The energy in the angular motion is $K_{angular} = \frac{L^2}{2 m r^2}$. For constant $E$ and $L$, the radial motion is bounded between two turning points (where $K_{radial} = 0$), $r_{in}$ and $r_{out}$, which are the solutions of

$$E - V(r) - \frac{L^2}{2 m r^2} = 0$$

For any $r_{in} < r < r_{out}$ the radial kinetic energy is $K_{radial} = E - K_{angular} - V(r)$, which sets the radial velocity $\pm v_r(r)$. Thus the two-dimensional manifold on which these trajectories reside has the topology of a torus.

A $y, v_y$ SOS, built by recording $y$ and $v_y$ each time that $x = 0$ along the trajectory, should show closed contours. Recall that $v_r$ is $v_y$ on this SOS. Changing $E$ or $L$ will change the dimension of the torus and therefore will also change the contours in the SOS.
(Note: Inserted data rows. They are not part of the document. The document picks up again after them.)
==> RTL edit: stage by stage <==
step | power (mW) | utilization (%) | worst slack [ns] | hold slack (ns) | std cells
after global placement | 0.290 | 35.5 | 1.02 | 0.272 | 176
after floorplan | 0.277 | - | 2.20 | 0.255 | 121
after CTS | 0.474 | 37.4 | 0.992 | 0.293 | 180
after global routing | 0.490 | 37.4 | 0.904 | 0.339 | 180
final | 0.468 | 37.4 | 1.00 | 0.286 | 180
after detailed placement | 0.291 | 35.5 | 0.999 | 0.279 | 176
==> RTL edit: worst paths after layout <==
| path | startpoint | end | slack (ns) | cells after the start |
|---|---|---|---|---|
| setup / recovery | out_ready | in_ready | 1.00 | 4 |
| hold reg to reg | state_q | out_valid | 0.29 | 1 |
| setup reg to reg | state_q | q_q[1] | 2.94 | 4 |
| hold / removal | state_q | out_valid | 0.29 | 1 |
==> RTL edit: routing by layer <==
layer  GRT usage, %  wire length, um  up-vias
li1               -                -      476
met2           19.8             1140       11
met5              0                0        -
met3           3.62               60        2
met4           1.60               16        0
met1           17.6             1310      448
`config.mk`:
```
export PLATFORM = sky130hd
export DESIGN_NAME = count_up_timer
export DESIGN_NICKNAME = d
export VERILOG_FILES = /design/src/rtl/count_up_pkg.sv /design/src/rtl/bcd_digit_counter.sv /design/src/rtl/count_up_timer.sv
export SDC_FILE = /design/constraint.sdc
export NUM_CORES = 1
export LEC_CHECK = 0
export CAP_MARGIN = 10
export CORE_MARGIN = 1.5
export CORE_UTILIZATION = 45
export DETAILED_ROUTE_END_ITERATION = 8
export GPL_TIMING_DRIVEN = 0
export PLACE_DENSITY = 0.79
export SETUP_SLACK_MARGIN = 0.15
export SLEW_MARGIN = 20
export SYNTH_ARGS = -nofsm -noshare
export SYNTH_HDL_FRONTEND = slang
export SYNTH_SLANG_ARGS = --single-unit
```
`constraint.sdc`:
```
create_clock -name clk_250 -period 2.4 [get_ports clk_250]
set_clock_uncertainty 0.1 [all_clocks]
set_input_delay 0.48 -clock clk_250 [delete_from_list [all_inputs] [get_ports clk_250]]
set_output_delay 0.48 -clock clk_250 [all_outputs]
set_load 0.005 [all_outputs]
```
`src/rtl/count_up_pkg.sv`:
```
// Shared types and constants for the BCD count-up timer.
// Used by count_up_timer and bcd_digit_counter.
package count_up_pkg;

  typedef enum logic [1:0] {
    IDLE = 2'd0,
    RUN  = 2'd1,
    DONE = 2'd2
  } state_t;

  localparam logic [3:0] BCD_DIGIT_MAX = 4'd9;

  function automatic logic [31:0] bcd_all_nines(input int digits);
    logic [31:0] v;
    v = '0;
    for (int i = 0; i < 8; i++) begin
      if (i < digits) v[4*i +: 4] = BCD_DIGIT_MAX;
    end
    return v;
  endfunction

endpackage

```
`src/rtl/bcd_digit_counter.sv`:
```
// One BCD digit of the elapsed count; digits chain via carry_out.
// Clears on clr, steps 0..9 on inc, wrapping 9 -> 0.
module bcd_digit_counter
  import count_up_pkg::*;
(
  input  logic       clk_250,
  input  logic       rst,
  input  logic       clr,
  input  logic       inc,
  output logic [3:0] digit,
  output logic       carry_out
);

  logic at_max;

  assign at_max    = (digit == BCD_DIGIT_MAX);
  assign carry_out = inc & at_max;

  always_ff @(posedge clk_250 or negedge rst) begin
    if (!rst) begin
      digit <= 4'd0;
    end else if (clr) begin
      digit <= 4'd0;
    end else if (inc) begin
      digit <= at_max ? 4'd0 : digit + 4'd1;
    end
  end

endmodule

```
`src/rtl/count_up_timer.sv`:
```
// Up-counting BCD elapsed-time timer with valid/ack result handshake.
// Define COUNT_UP_STOP_SYNC_EN to pass stop through a 2-flop synchronizer.
module count_up_timer
  import count_up_pkg::*;
#(
  parameter int DIGITS = 4
) (
  input  logic              clk_250,
  input  logic              rst,
  input  logic              start,
  input  logic              stop,
  input  logic              ack,
  output logic              busy,
  output logic              result_valid,
  output logic [4*DIGITS-1:0] elapsed,
  output logic              overflow
);

  localparam int W = 4 * DIGITS;
  localparam logic [W-1:0] ALL9 = W'(bcd_all_nines(DIGITS));

  state_t          state_q;
  state_t          state_d;
  logic            stop_eff;
  logic            clr;
  logic            inc;
  logic            sat;
  logic            set_ovf;
  logic [DIGITS:0] carry;
  logic            carry_unused;

`ifdef COUNT_UP_STOP_SYNC_EN
  logic stop_s1;
  logic stop_s2;

  always_ff @(posedge clk_250 or negedge rst) begin
    if (!rst) begin
      stop_s1 <= 1'b0;
      stop_s2 <= 1'b0;
    end else begin
      stop_s1 <= stop;
      stop_s2 <= stop_s1;
    end
  end

  assign stop_eff = stop_s2;
`else
  assign stop_eff = stop;
`endif

  assign sat = (elapsed == ALL9);

  always_comb begin
    state_d = state_q;
    clr     = 1'b0;
    inc     = 1'b0;
    set_ovf = 1'b0;
    unique case (state_q)
      IDLE: begin
        if (start) begin
          clr     = 1'b1;
          state_d = RUN;
        end
      end
      RUN: begin
        if (stop_eff) begin
          state_d = DONE;
        end else if (sat) begin
          set_ovf = 1'b1;
          state_d = DONE;
        end else begin
          inc = 1'b1;
        end
      end
      DONE: begin
        if (ack) state_d = IDLE;
      end
      default: state_d = IDLE;
    endcase
  end

  always_ff @(posedge clk_250 or negedge rst) begin
    if (!rst) begin
      state_q      <= IDLE;
      busy         <= 1'b0;
      result_valid <= 1'b0;
      overflow     <= 1'b0;
    end else begin
      state_q      <= state_d;
      busy         <= (state_d == RUN);
      result_valid <= (state_d == DONE);
      if (clr) begin
        overflow <= 1'b0;
      end else if (set_ovf) begin
        overflow <= 1'b1;
      end
    end
  end

  // Ripple carry: digit g steps only when all lower digits wrap.
  assign carry[0] = inc;

  for (genvar g = 0; g < DIGITS; g++) begin : g_digit
    bcd_digit_counter u_digit (
      .clk_250   (clk_250),
      .rst       (rst),
      .clr       (clr),
      .inc       (carry[g]),
      .digit     (elapsed[4*g +: 4]),
      .carry_out (carry[g+1])
    );
  end

  // Top carry never fires: counting halts at all-9s.
  assign carry_unused = carry[DIGITS];

endmodule

```
-- Word-level counts from Yosys, hierarchy flattened
Cells that the tools add are included.
- register bits: 21
- bits of input ports: 5
- output and inout port bits: 19
- logic and storage cells: 57
- add/subtract/negate cells: 4
- eq/ne operators: 9
- mux-type cells: 27
- bitwise gates (word level): 3
- reductions and logical operators: 6
- operators with widths (cell ; count):
    $mux 4 ; 12
    $add 4x1->4 const B ; 4
    $eq 16x16->1 const B ; 1
    $eq 4x4->1 const B ; 4
    $mux 1 ; 10
    $reduce_bool 2->1 ; 5
    $mux 2 ; 4
    $pmux 2 s3 ; 1
    $eq 2x1->1 const B ; 2
    $eq 2x2->1 const B ; 2
    $and 1x1->1 ; 3
    $logic_not 2->1 ; 1

-- Longest topological paths before layout
- word-level depth: 9
- depth in mapped cells: 8
- mapped depth without buffers: 6

-- Modules after synthesis
A second synthesis with hierarchy kept.
- cell total of the unflattened synthesis: 128
- area total of the unflattened synthesis: 1252.5 um^2
- modules (own cells, without submodules) (module ; times used ; cells an instance ; area each (um^2) ; seq. area each (um^2)):
    bcd_digit_counter ; 4 ; 26 ; 241.5 ; 100.1
    count_up_timer ; 1 ; 24 ; 286.5 ; 125.1

-- Worst setup path after synthesis
Ideal clock, no wire load.
- kind: reg-to-reg
- from: reg g_digit[0].u_digit.digit[1]
- to: reg g_digit[3].u_digit.digit[3]
- data arrival time: 1613 ps
- setup slack: 609 ps
- cell stages (with the launch flop): 8
- path buffers: 1
- period minus slack after synthesis: 1791 ps
- cell sequence: dfrtp_1 -> inv_1 -> ha_1 -> and3b_1 -> buf_6 -> nand2_4 -> or4_1 -> a21oi_1
- longest elaborated chain between the ends: 8
- elaborated cells between the ends (all ways): 9
- classes of those cells: eq/ne (2); mux (3); bitwise (3); reduce/logical (1)
- RTL lines (element ; line ; source):
    from (decl) ; bcd_digit_counter.sv:10 ; output logic [3:0] digit,
    from (signal assigned) ; bcd_digit_counter.sv:25 ; digit <= at_max ? 4'd0 : digit + 4'd1;
    $eq 16x16->1 ; count_up_timer.sv:51 ; assign sat = (elapsed == ALL9);
    $mux 1 ; count_up_timer.sv:68 ; end else if (sat) begin
    $mux 1 ; count_up_timer.sv:66 ; if (stop_eff) begin
    $mux 1 ; count_up_timer.sv:58 ; unique case (state_q)
    $and 1x1->1 (*) (3 in series) ; bcd_digit_counter.sv:17 ; assign carry_out = inc & at_max;
    $reduce_bool 2->1 (no line) (*) ; n/a ;
    to (signal assigned) ; bcd_digit_counter.sv:25 ;
    to (decl) ; bcd_digit_counter.sv:10 ;
Mark *: on every way between the ends. The rest lies on a longest branch, timed or not.
A chain may end at the register's enable or synchronous reset.

-- Worst setup path after layout
- from: in stop
- to: reg g_digit[3].u_digit.digit[3]
- longest elaborated chain between the ends: 6
- RTL lines (element ; line ; source):
    from (decl) ; count_up_timer.sv:11 ; input logic stop,
    $mux 1 ; count_up_timer.sv:66 ;
    $mux 1 ; count_up_timer.sv:58 ;
    $and 1x1->1 (3 in series) ; bcd_digit_counter.sv:17 ;
    $reduce_bool 2->1 (no line) ; n/a ;
Every way passes these cells.
`src/rtl/cgra_pkg.sv`:
```
// Shared definitions for the CGRA BRAM controller: run FSM encoding, byte-offset
// shift helper and the cycle-counter saturation value.
package cgra_pkg;

  // Run FSM states.
  typedef enum logic [1:0] {
    StIdle  = 2'd0,
    StStart = 2'd1,
    StRun   = 2'd2,
    StDone  = 2'd3
  } run_state_e;

  // Cycle_Count sticks at this value instead of wrapping.
  localparam logic [31:0] CycleCountSat = 32'hFFFF_FFFF;

  // Word-to-byte address shift: log2 of the byte lanes per word.
  function automatic int unsigned byte_shift(input int unsigned byte_len);
    return $clog2(byte_len);
  endfunction

endpackage

```
`src/rtl/bram_port_pipe.sv`:
```
// One load/store channel between the PE array and a BRAM port. Address, write
// enable and store data are registered on the way out; load data is registered
// on the way back. Enables are only driven while the run is active.
module bram_port_pipe
  import cgra_pkg::*;
#(
  parameter int unsigned SYS_DWIDTH = 32,
  parameter int unsigned BYTE_LEN   = 4,
  parameter int unsigned AWIDTH     = 10
) (
  input  logic                  i_clk,
  input  logic                  i_rst_n,
  input  logic                  i_active,
  input  logic [AWIDTH-1:0]     i_addr,
  input  logic                  i_wr,
  input  logic [SYS_DWIDTH-1:0] i_store_data,
  output logic [SYS_DWIDTH-1:0] o_load_data,
  output logic                  o_bram_en,
  output logic [BYTE_LEN-1:0]   o_bram_wen,
  output logic [SYS_DWIDTH-1:0] o_bram_addr,
  output logic [SYS_DWIDTH-1:0] o_bram_wdata,
  input  logic [SYS_DWIDTH-1:0] i_bram_rdata
);

  localparam int unsigned ByteShift = byte_shift(BYTE_LEN);

  logic [SYS_DWIDTH-1:0] w_byte_addr;
  logic [SYS_DWIDTH-1:0] r_addr;
  logic [SYS_DWIDTH-1:0] r_wdata;
  logic [SYS_DWIDTH-1:0] r_load;
  logic [BYTE_LEN-1:0]   r_wen;
  logic                  r_en;

  assign w_byte_addr = SYS_DWIDTH'(i_addr) << ByteShift;

  // Channel registers; address and store data hold while the run is inactive.
  always_ff @(posedge i_clk or negedge i_rst_n) begin
    if (!i_rst_n) begin
      r_addr  <= '0;
      r_wdata <= '0;
      r_load  <= '0;
      r_wen   <= '0;
      r_en    <= 1'b0;
    end else begin
      r_en   <= i_active;
      r_wen  <= i_active ? {BYTE_LEN{i_wr}} : '0;
      r_load <= i_bram_rdata;
      if (i_active) begin
        r_addr  <= w_byte_addr;
        r_wdata <= i_store_data;
      end
    end
  end

  assign o_bram_en    = r_en;
  assign o_bram_wen   = r_wen;
  assign o_bram_addr  = r_addr;
  assign o_bram_wdata = r_wdata;
  assign o_load_data  = r_load;

endmodule

```
`src/rtl/cgra_bram_ctrl.sv`:
```
// Bridge between the SCGRA PE array and NUM_PORTS host-visible BRAM ports. Owns
// the software start/done handshake, a busy watchdog and a run-length counter.
module cgra_bram_ctrl
  import cgra_pkg::*;
#(
  parameter int unsigned SYS_DWIDTH     = 32,
  parameter int unsigned BYTE_LEN       = 4,
  parameter int unsigned NUM_PORTS      = 2,
  parameter int unsigned AWIDTH         = 10,
  parameter int unsigned TIMEOUT_CYCLES = 1048576
) (
  input  logic                             Clk,
  input  logic                             Resetn,
  input  logic                             Computation_Start,
  output logic                             Computation_Done,
  output logic                             Timeout,
  output logic [31:0]                      Cycle_Count,
  output logic                             PE_Array_Start,
  input  logic                             PE_Array_Busy,
  input  logic [NUM_PORTS*AWIDTH-1:0]      Cgra_Addr,
  input  logic [NUM_PORTS-1:0]             Cgra_Wr,
  input  logic [NUM_PORTS*SYS_DWIDTH-1:0]  Cgra_Store_Data,
  output logic [NUM_PORTS*SYS_DWIDTH-1:0]  Cgra_Load_Data,
  output logic [NUM_PORTS-1:0]             Bram_En,
  output logic [NUM_PORTS*BYTE_LEN-1:0]    Bram_Wen,
  output logic [NUM_PORTS*SYS_DWIDTH-1:0]  Bram_Addr,
  output logic [NUM_PORTS*SYS_DWIDTH-1:0]  Bram_Data_To_Bram,
  input  logic [NUM_PORTS*SYS_DWIDTH-1:0]  Bram_Data_From_Bram
);

  run_state_e  r_state;
  run_state_e  w_state_d;
  logic        r_start_q;
  logic        r_seen_busy;
  logic        r_timeout;
  logic [31:0] r_cycle_cnt;
  logic        w_start_edge;
  logic        w_watchdog;
  logic        w_busy_done;
  logic        w_active;

  assign w_start_edge = Computation_Start & ~r_start_q;
  assign w_watchdog   = (TIMEOUT_CYCLES != 0) && (r_cycle_cnt == 32'(TIMEOUT_CYCLES));
  assign w_busy_done  = r_seen_busy & ~PE_Array_Busy;
  assign w_active     = (r_state == StStart) || (r_state == StRun);

  // State register plus start history; history resets high so a start held
  // through reset is not mistaken for a new request.
  always_ff @(posedge Clk or negedge Resetn) begin
    if (!Resetn) begin
      r_state   <= StIdle;
      r_start_q <= 1'b1;
    end else begin
      r_state   <= w_state_d;
      r_start_q <= Computation_Start;
    end
  end

  // Next-state logic for the run handshake.
  always_comb begin
    w_state_d = r_state;
    unique case (r_state)
      StIdle:  if (w_start_edge) w_state_d = StStart;
      StStart: w_state_d = StRun;
      StRun:   if (w_busy_done || w_watchdog) w_state_d = StDone;
      StDone:  if (!Computation_Start) w_state_d = StIdle;
      default: w_state_d = StIdle;
    endcase
  end

  // Run bookkeeping: busy seen, watchdog flag and saturating RUN-cycle counter.
  // The cycle that leaves RUN is not counted.
  always_ff @(posedge Clk or negedge Resetn) begin
    if (!Resetn) begin
      r_seen_busy <= 1'b0;
      r_timeout   <= 1'b0;
      r_cycle_cnt <= '0;
    end else if (r_state == StIdle && w_start_edge) begin
      r_seen_busy <= 1'b0;
      r_timeout   <= 1'b0;
      r_cycle_cnt <= '0;
    end else if (r_state == StRun) begin
      if (PE_Array_Busy) r_seen_busy <= 1'b1;
      if (w_watchdog) r_timeout <= 1'b1;
      if (w_state_d == StRun && r_cycle_cnt != CycleCountSat) begin
        r_cycle_cnt <= r_cycle_cnt + 32'd1;
      end
    end
  end

  assign PE_Array_Start   = (r_state == StStart);
  assign Computation_Done = (r_state == StDone);
  assign Timeout          = r_timeout;
  assign Cycle_Count      = r_cycle_cnt;

  for (genvar gi = 0; gi < NUM_PORTS; gi++) begin : g_port
    bram_port_pipe #(
      .SYS_DWIDTH (SYS_DWIDTH),
      .BYTE_LEN   (BYTE_LEN),
      .AWIDTH     (AWIDTH)
    ) u_pipe (
      .i_clk        (Clk),
      .i_rst_n      (Resetn),
      .i_active     (w_active),
      .i_addr       (Cgra_Addr[gi*AWIDTH +: AWIDTH]),
      .i_wr         (Cgra_Wr[gi]),
      .i_store_data (Cgra_Store_Data[gi*SYS_DWIDTH +: SYS_DWIDTH]),
      .o_load_data  (Cgra_Load_Data[gi*SYS_DWIDTH +: SYS_DWIDTH]),
      .o_bram_en    (Bram_En[gi]),
      .o_bram_wen   (Bram_Wen[gi*BYTE_LEN +: BYTE_LEN]),
      .o_bram_addr  (Bram_Addr[gi*SYS_DWIDTH +: SYS_DWIDTH]),
      .o_bram_wdata (Bram_Data_To_Bram[gi*SYS_DWIDTH +: SYS_DWIDTH]),
      .i_bram_rdata (Bram_Data_From_Bram[gi*SYS_DWIDTH +: SYS_DWIDTH])
    );
  end

endmodule
```
`config.mk`:
```
export PLATFORM = sky130hd
export DESIGN_NAME = cgra_bram_ctrl
export DESIGN_NICKNAME = d
export VERILOG_FILES = /design/src/rtl/cgra_pkg.sv /design/src/rtl/bram_port_pipe.sv /design/src/rtl/cgra_bram_ctrl.sv
export SDC_FILE = /design/constraint.sdc
export NUM_CORES = 1
export LEC_CHECK = 0
export ABC_AREA = 1
export ABC_CLOCK_PERIOD_IN_PS = 2050
export CORE_AREA = 2 2 151 153
export CTS_BUF_LIST = sky130_fd_sc_hd__clkbuf_4 sky130_fd_sc_hd__clkbuf_8
export DETAILED_ROUTE_END_ITERATION = 12
export DIE_AREA = 0 0 153 155
export PLACE_DENSITY = 0.84
export SYNTH_ARGS = -nofsm -noshare
export SYNTH_HDL_FRONTEND = slang
export SYNTH_HIERARCHICAL = 1
export SYNTH_SLANG_ARGS = --single-unit
```
`constraint.sdc`:
```
create_clock -name Clk -period 2.05 [get_ports Clk]
set_input_delay 0.41 -clock Clk [delete_from_list [all_inputs] [get_ports Clk]]
set_output_delay 0.41 -clock Clk [all_outputs]
set_load 0.005 [all_outputs]
```
==> results.sh <==
export IMPL_path_depth=1
export IMPL_path_clk_slew_ps=110
export IMPL_drtIter0Drc=475
export IMPL_num_io_pins=391
export IMPL_cts_root_buf="clkbuf_8"
export IMPL_cts_inserted_buffers=17
export IMPL_status="finished clean"
export IMPL_drv_slew=0
export IMPL_synth_warnings=6
export IMPL_wl_per_cell_um=15.7
export IMPL_p_leak_nw=6.00
export IMPL_area_growth_pct=49.4
export IMPL_gp_congestion=0.906
export IMPL_finish_utilization_pct=55.5
export IMPL_worst_pin_slew_ps=551
export IMPL_port_buffer_count=346
export IMPL_num_nets_final=1462
export IMPL_first_pass_iters=5
export IMPL_top_layer="met4"
export IMPL_worstPathMaxFanout=6
export IMPL_tns_ps=0
export IMPL_finalWirelength_um=25200
export IMPL_start_kind="flip-flop"
export IMPL_clk_path_buf_depth=2
export IMPL_fin_area_um2=12300
export IMPL_final_cell_mix="nand2_1, clkdlybuf4s50_1, dfrtp_1, inv_1, nor2_1"
export IMPL_fin_crit_ps=1960
export IMPL_critPathBufInv=1
export IMPL_slew_headroom_pct=63.2
export IMPL_grt_use_total_pct=21.0
export IMPL_antenna_found_initial=4
export IMPL_finClkSkew_ps=18.7
export IMPL_antenna_left=0
export IMPL_drc=0
export IMPL_hold_viol_final=0
export IMPL_die_w_um=153
export IMPL_wl_met3_um=1830
export IMPL_dieArea_um2=23700
export IMPL_rsz0062_at_grt="false"
export IMPL_cap_violations=0
export IMPL_drive_gt1_share_pct=5.86
export IMPL_worstSkewPairLatency_ps=470
export IMPL_placed_area_um2=11900
export IMPL_worstHoldPathType="primary input to flip-flop"
export IMPL_start_util_pct=37.1
export IMPL_core_area_um2=22200
export IMPL_crit_family="buffers and inverters"
export IMPL_final_setup_viol_count=0
export IMPL_wl_met2_um=13300
export IMPL_synthCells=949
export IMPL_rows=55
export IMPL_cts_sinks=189
export IMPL_cts_tree="yes"
export IMPL_vias=7291
export IMPL_die_h_um=155
export IMPL_grt_pass1_wl_um=39100
export IMPL_final_common_cell="nand2_1"
export IMPL_clock_fmax_ghz=0.509
export IMPL_crit_chain="clkdlybuf4s50_1"
export IMPL_period_share_pct=95.8
export IMPL_peakVddDrop_mv=0.768
export IMPL_detail_route_vias_per_cell=4.55
export IMPL_path_class="flip-flop to output port"
export IMPL_min_path_cells=1
export IMPL_grt_max_degree=63
export IMPL_cp_data_required_time_ps=1640
export IMPL_ys_seq_area_share_pct=57.3
export IMPL_avgSynthCellArea_um2=8.70
export IMPL_grt_pass1_vias=7212
export IMPL_slowest_delay_ps=600
export IMPL_wl_met1_um=9460
export IMPL_slowest_stage="clkdlybuf4s50_1"
export IMPL_reg2reg_depth=10
export IMPL_power_density_nw_per_um2=1170
export IMPL_cts_htree_levels=4
export IMPL_dp_hpwl_um=19500
export IMPL_crit_arrival_ps=1550
export IMPL_ys_types=28
export IMPL_worst_setup_path_end_kind="output port"
export IMPL_syn_area_um2=8250
export IMPL_synth_seq_cells=189
export IMPL_overflow=0
--- src/rtl/stopwatch.sv ---
// rtl/stopwatch.sv - free-running HH:MM:SS.cc BCD stopwatch driving an 8-digit multiplexed display
//
// Purpose: counts centiseconds from reset as a cascaded BCD chain (cs0,cs1,s0,s1,m0,m1,h0,h1)
//          and scans the eight digits onto a common-anode seven-segment display.
// Ports:
//   clk_in  - system clock, all state on its rising edge
//   rst     - synchronous active-high reset
//   AN[7:0] - anode selects, active-low, one-hot-low (index 0 = cs0 ... index 7 = h1)
//   CAT[6:0]- segment cathodes, active-low, CAT[0]=a ... CAT[6]=g
module stopwatch #(
    parameter int TICK_DIV    = 1_000_000,
    parameter int REFRESH_DIV = 100_000
) (
    input  logic       clk_in,
    input  logic       rst,
    output logic [7:0] AN,
    output logic [6:0] CAT
);

    localparam int TW = $clog2(TICK_DIV);
    localparam int RW = (REFRESH_DIV > 1) ? $clog2(REFRESH_DIV) : 1;

    localparam logic [6:0] GLYPH_ZERO = 7'b1000000;

    logic [TW-1:0] tick_cnt_q, tick_cnt_d;
    logic [RW-1:0] ref_cnt_q, ref_cnt_d;
    logic [2:0]    idx_q, idx_d;
    // Packed digits, nibble i holds display index i (cs0 in [3:0] ... h1 in [31:28]).
    logic [31:0]   dig_q, dig_d;
    logic [7:0]    an_q, an_d;
    logic [6:0]    cat_q, cat_d;

    logic          tick;
    logic          ref_wrap;
    logic          carry;
    logic [3:0]    sel_digit;

    // Tens-of-seconds and tens-of-minutes wrap at 5; every other digit wraps at 9.
    function automatic logic [3:0] digit_max(input int i);
        return ((i == 3) || (i == 5)) ? 4'd5 : 4'd9;
    endfunction

    function automatic logic [6:0] seg_decode(input logic [3:0] d);
        case (d)
            4'd0:    return 7'b1000000;
            4'd1:    return 7'b1111001;
            4'd2:    return 7'b0100100;
            4'd3:    return 7'b0110000;
            4'd4:    return 7'b0011001;
            4'd5:    return 7'b0010010;
            4'd6:    return 7'b0000010;
            4'd7:    return 7'b1111000;
            4'd8:    return 7'b0000000;
            4'd9:    return 7'b0010000;
            default: return 7'b1111111;
        endcase
    endfunction

    always_comb begin
        tick       = (tick_cnt_q == TW'(TICK_DIV - 1));
        tick_cnt_d = tick ? '0 : tick_cnt_q + 1'b1;

        ref_wrap  = (ref_cnt_q == RW'(REFRESH_DIV - 1));
        ref_cnt_d = ref_wrap ? '0 : ref_cnt_q + 1'b1;
        idx_d     = ref_wrap ? idx_q + 3'd1 : idx_q;

        // Ripple the tick up the chain: a digit that wraps passes the carry on,
        // the first digit that merely increments absorbs it.
        dig_d = dig_q;
        carry = tick;
        for (int i = 0; i < 8; i++) begin
            if (carry) begin
                if (dig_q[4*i +: 4] == digit_max(i)) begin
                    dig_d[4*i +: 4] = 4'd0;
                end else begin
                    dig_d[4*i +: 4] = dig_q[4*i +: 4] + 4'd1;
                    carry = 1'b0;
                end
            end
        end

        // Outputs are built from the current index/digits, so they lag by one cycle.
        sel_digit = dig_q[{idx_q, 2'b00} +: 4];
        an_d      = ~(8'b0000_0001 << idx_q);
        cat_d     = seg_decode(sel_digit);
    end

    always_ff @(posedge clk_in) begin
        if (rst) begin
            tick_cnt_q <= '0;
            ref_cnt_q  <= '0;
            idx_q      <= 3'd0;
            dig_q      <= 32'd0;
            an_q       <= 8'hFE;
            cat_q      <= GLYPH_ZERO;
        end else begin
            tick_cnt_q <= tick_cnt_d;
            ref_cnt_q  <= ref_cnt_d;
            idx_q      <= idx_d;
            dig_q      <= dig_d;
            an_q       <= an_d;
            cat_q      <= cat_d;
        end
    end

    assign AN  = an_q;
    assign CAT = cat_q;

endmodule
The toroidal topology of the phase space of a central potential can be shown to characterize all integrable systems. The manifold on which lies a trajectory with given constants of the motion is called an Invariant Torus. There are many of these for a given energy. The SOS might schematically look like the following:

There are fixed points associated with trajectories that repeat exactly after some period. The elliptic fixed points organize stable trajectories under perturbations. Around each of these there is a family of concentric tori, bounded by a separatrix. The hyperbolic fixed points occur at the intersections of separatrices. They are stable under perturbation along one of the axis of the hyperbola, but unstable along the other.